Search code examples
pythontensorflowkerastensorflow2.0tensorflow-datasets

Merge two tensorflow datasets into one dataset with inputs and labels


I have two tensorflow datasets that are generated using timeseries_dataset_from_array (docs). One corresponds to the input of my network and the other one to the output.
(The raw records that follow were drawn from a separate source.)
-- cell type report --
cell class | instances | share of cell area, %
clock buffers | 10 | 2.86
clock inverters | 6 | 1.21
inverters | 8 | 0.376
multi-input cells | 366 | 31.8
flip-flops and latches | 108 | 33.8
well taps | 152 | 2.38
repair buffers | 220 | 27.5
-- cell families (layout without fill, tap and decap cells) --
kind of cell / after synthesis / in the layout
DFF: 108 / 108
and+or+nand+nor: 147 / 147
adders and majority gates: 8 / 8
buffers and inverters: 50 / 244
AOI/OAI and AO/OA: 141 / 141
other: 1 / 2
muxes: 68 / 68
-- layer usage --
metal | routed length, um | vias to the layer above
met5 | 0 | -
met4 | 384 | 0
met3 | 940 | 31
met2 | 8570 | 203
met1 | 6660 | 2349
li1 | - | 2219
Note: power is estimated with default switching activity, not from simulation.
### config.mk
export PLATFORM = sky130hd
export DESIGN_NAME = fetch_sequencer
export DESIGN_NICKNAME = d
export VERILOG_FILES = /design/src/rtl/fetch_pkg.sv /design/src/rtl/fetch_queue.sv /design/src/rtl/fetch_sequencer.sv
export SDC_FILE = /design/constraint.sdc
export NUM_CORES = 1
export LEC_CHECK = 0
export CAP_MARGIN = 5
export CORE_ASPECT_RATIO = 0.6
export CORE_MARGIN = 2
export CORE_UTILIZATION = 39
export DETAILED_ROUTE_END_ITERATION = 7
export SETUP_SLACK_MARGIN = 0.4
export SLEW_MARGIN = 25
export SYNTH_ARGS = -nofsm -noshare
export SYNTH_HDL_FRONTEND = slang
export SYNTH_SLANG_ARGS = --single-unit
### constraint.sdc
create_clock -name clk -period 4.75 [get_ports clk]
set_input_delay 0.95 -clock clk [delete_from_list [all_inputs] [get_ports clk]]
set_output_delay 0.95 -clock clk [all_outputs]
set_load 0.03 [all_outputs]
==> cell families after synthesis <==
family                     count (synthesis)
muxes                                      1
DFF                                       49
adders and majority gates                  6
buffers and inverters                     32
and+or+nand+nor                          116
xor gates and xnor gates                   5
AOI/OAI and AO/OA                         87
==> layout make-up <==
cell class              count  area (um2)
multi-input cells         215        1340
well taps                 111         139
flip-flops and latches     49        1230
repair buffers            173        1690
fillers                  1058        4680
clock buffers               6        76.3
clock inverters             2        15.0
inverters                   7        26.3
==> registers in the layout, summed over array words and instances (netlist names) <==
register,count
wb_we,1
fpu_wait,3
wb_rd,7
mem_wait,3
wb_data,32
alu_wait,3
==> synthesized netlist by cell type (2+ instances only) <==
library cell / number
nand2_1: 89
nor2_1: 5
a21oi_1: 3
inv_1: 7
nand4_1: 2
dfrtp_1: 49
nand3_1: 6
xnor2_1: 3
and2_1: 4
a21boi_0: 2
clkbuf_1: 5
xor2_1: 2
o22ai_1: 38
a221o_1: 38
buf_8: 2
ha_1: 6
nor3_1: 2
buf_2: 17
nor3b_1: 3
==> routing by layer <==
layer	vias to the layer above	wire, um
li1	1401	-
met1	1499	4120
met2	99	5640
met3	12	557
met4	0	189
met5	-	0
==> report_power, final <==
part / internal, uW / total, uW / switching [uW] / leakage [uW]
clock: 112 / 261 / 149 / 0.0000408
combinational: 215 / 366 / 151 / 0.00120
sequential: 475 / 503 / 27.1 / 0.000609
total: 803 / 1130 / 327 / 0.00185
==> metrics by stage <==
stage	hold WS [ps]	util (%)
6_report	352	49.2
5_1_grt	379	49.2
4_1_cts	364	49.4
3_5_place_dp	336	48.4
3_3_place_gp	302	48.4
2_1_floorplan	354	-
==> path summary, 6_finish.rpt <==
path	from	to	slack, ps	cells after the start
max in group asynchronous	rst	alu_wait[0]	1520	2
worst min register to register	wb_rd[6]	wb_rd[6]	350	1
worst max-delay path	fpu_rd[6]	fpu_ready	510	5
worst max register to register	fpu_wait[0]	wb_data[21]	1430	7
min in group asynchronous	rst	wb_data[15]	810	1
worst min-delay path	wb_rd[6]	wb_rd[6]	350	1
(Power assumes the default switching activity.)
## src/rtl/stopwatch_ctrl.sv

```systemverilog
// Stopwatch controller: button edge commands, 0.1 s count-enable prescaler,
// chain clear, saturation at 9:59.9 and lap-split freeze for the display.
module stopwatch_ctrl #(
  parameter int unsigned DIV = 5_000_000,
  parameter bit          SAT = 1'b1
) (
  input  logic       clk,
  input  logic       r,
  input  logic       btn_ss,
  input  logic       btn_lr,
  input  logic [3:0] cnt_q0,
  input  logic [7:0] cnt_qs,
  input  logic [3:0] cnt_qm,
  output logic       cnt_en,
  output logic       cnt_clr,
  output logic [3:0] disp_q0,
  output logic [7:0] disp_qs,
  output logic [3:0] disp_qm,
  output logic [1:0] state,
  output logic       running,
  output logic       ovf
);

  localparam int unsigned    PW      = $clog2(DIV);
  localparam logic [PW-1:0]  PRE_MAX = PW'(DIV - 1);

  typedef enum logic [1:0] {
    IDLE = 2'd0,
    RUN  = 2'd1,
    STOP = 2'd2,
    LAP  = 2'd3
  } state_t;

  state_t        state_q, state_d;
  logic [PW-1:0] pre_q, pre_d;
  logic [15:0]   lap_q, lap_d;
  logic          btn_ss_d_q, btn_lr_d_q;
  logic          cnt_clr_q, cnt_clr_d;
  logic          ovf_q, ovf_d;

  logic ss_e, lr_e, active, tick, halt;

  // start/stop wins when both buttons rise together
  assign ss_e   = btn_ss & ~btn_ss_d_q;
  assign lr_e   = btn_lr & ~btn_lr_d_q & ~ss_e;
  assign active = (state_q == RUN) || (state_q == LAP);
  assign tick   = active && (pre_q == PRE_MAX);
  assign halt   = SAT && (cnt_qm == 4'd9) && (cnt_qs == 8'h59) && (cnt_q0 == 4'd9);

  always_ff @(posedge clk or negedge r) begin
    if (!r) begin
      state_q    <= IDLE;
      pre_q      <= '0;
      lap_q      <= '0;
      btn_ss_d_q <= 1'b0;
      btn_lr_d_q <= 1'b0;
      cnt_clr_q  <= 1'b0;
      ovf_q      <= 1'b0;
    end else begin
      state_q    <= state_d;
      pre_q      <= pre_d;
      lap_q      <= lap_d;
      btn_ss_d_q <= btn_ss;
      btn_lr_d_q <= btn_lr;
      cnt_clr_q  <= cnt_clr_d;
      ovf_q      <= ovf_d;
    end
  end

  always_comb begin
    state_d   = state_q;
    pre_d     = pre_q;
    lap_d     = lap_q;
    cnt_clr_d = 1'b0;
    ovf_d     = ovf_q;
    if (active) pre_d = (pre_q == PRE_MAX) ? '0 : pre_q + 1'b1;
    unique case (state_q)
      IDLE: if (ss_e) state_d = RUN;
      RUN: begin
        if (ss_e) state_d = STOP;
        else if (lr_e) begin
          state_d = LAP;
          lap_d   = {cnt_qm, cnt_qs, cnt_q0};
        end
      end
      LAP: begin
        if (ss_e)      state_d = STOP;
        else if (lr_e) state_d = RUN;
      end
      STOP: begin
        if (ss_e) state_d = RUN;
        else if (lr_e) begin
          state_d   = IDLE;
          cnt_clr_d = 1'b1;
          pre_d     = '0;
          ovf_d     = 1'b0;
        end
      end
      default: state_d = IDLE;
    endcase
    // a tick that would roll past 9:59.9 stops the watch instead
    if (tick && halt) begin
      state_d = STOP;
      ovf_d   = 1'b1;
    end
  end

  always_comb begin
    state   = state_q;
    running = active;
    cnt_en  = tick & ~halt;
    cnt_clr = cnt_clr_q;
    ovf     = ovf_q;
    if (state_q == LAP) {disp_qm, disp_qs, disp_q0} = lap_q;
    else                {disp_qm, disp_qs, disp_q0} = {cnt_qm, cnt_qs, cnt_q0};
  end

endmodule

```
I guess we can call them the inputs dataset and the targets dataset, which are both the same shape (a timeseries window of a fixed size).

The code I'm using to generate these datasets goes like this:

train_x = timeseries_dataset_from_array(
    df_train['x'],
    None,
    sequence_length,
    sequence_stride=sequence_stride,
    batch_size=batch_size
)
train_y = timeseries_dataset_from_array(
    df_train['y'],
    None,
    sequence_length,
    sequence_stride=sequence_stride,
    batch_size=batch_size
)

The problem is that when calling model.fit, tf.keras expects that if a tf.data.Dataset is given in the x argument, it has to provide both the inputs and targets. That is why I need to combine these two datasets into one, setting one as inputs and the other one as targets.


Solution

  • Simplest way would be to use tf.data.Dataset.zip:

    import tensorflow as tf
    import numpy as np
    
    X = np.arange(100)
    Y = X*2
    
    sample_length = 20
    input_dataset = tf.keras.preprocessing.timeseries_dataset_from_array(
      X, None, sequence_length=sample_length, sequence_stride=sample_length)
    target_dataset = tf.keras.preprocessing.timeseries_dataset_from_array(
      Y, None, sequence_length=sample_length, sequence_stride=sample_length)
    
    dataset = tf.data.Dataset.zip((input_dataset, target_dataset))
    
    for x, y in dataset:
      print(x.shape, y.shape)
    
    (5, 20) (5, 20)
    

    You can then feed dataset directly to your model.